COMING OUT AS THE FAMILY OF TRANSYOUTH
LEARN
For transyouth, early coming out leads to more time in life as their authentic self. From a developmental perspective, that means less trauma and dysphoria associated with feeling like they were born in the wrong body or assigned the wrong gender. Early coming out for transyouth can mean avoiding later surgeries, avoiding problematic symptoms, increased social acceptance, and also increased likelihood of a typical gender experience. In low acceptance communities and families, early coming out can be a very risky event possibly leading to homelessness, as well as physical and emotional abuse.
Consider this paradox:
Family rejection –> really bad
Family acceptance –> really good
Family reaction is an influential variable
PRACTICE
Since early coming out is associated with better outcomes, parents who are open to it can facilitate healthy development.

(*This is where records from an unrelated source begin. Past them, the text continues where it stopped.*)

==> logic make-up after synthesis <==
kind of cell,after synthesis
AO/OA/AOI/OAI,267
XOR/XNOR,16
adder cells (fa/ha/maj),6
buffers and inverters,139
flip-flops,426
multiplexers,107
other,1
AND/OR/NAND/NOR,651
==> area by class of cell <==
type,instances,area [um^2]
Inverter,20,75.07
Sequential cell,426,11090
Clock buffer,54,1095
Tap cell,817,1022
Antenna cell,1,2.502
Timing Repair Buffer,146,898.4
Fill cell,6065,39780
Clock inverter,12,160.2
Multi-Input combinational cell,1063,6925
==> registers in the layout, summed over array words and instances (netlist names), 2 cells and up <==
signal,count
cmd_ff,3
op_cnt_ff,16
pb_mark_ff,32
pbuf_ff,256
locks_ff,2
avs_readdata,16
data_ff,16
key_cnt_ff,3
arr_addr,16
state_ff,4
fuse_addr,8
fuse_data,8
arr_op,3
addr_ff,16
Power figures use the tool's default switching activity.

Share the following with parents of transyouth—they need to know this:
Coming out for transyouth can occur multiple times, even with parents:
1. Telling parents: It’s challenging to tell parents, and in some cases, parents already know.
2. Accessing medical treatment (i.e., puberty blockers, hormones, surgery): In accessing medical care of any kind, but especially transition related care, transyouth need to disclose their gender.
3. Name change: When transyouth change their name, they essentially come out to everyone they know and ask them to use a different name.
4. Use of preferred pronouns: While many transyouth feel their expressed gender from a young age, it’s new for their families and they easily slip into old habits, names, and pronouns. Transyouth face having to correct their parents and family members when dead names and other gender pronouns are used, creating ‘coming out’ instances over and over again.
5. Physical effects of taking hormones: When the effects of treatment begin to show, it can lead transyouth to come out because non-binary gender expression (or gender assigned at birth) becomes too difficult to uphold any longer.
Coming out can lead to:
• Violence
• Homelessness
• Rejection
It’s a very real concern for many transyouth!
Facilitate transyouth coming out by being sensitive to these changes in their lives.
REFLECT
• Discuss these risks of coming out with parents, and assess if any exist for the transyouth you work with.
• Empower parents to support transyouth coming out when and how they are ready to.
• Offer parental support for the challenges they face with their child’s transition. All feelings are expected, and ok.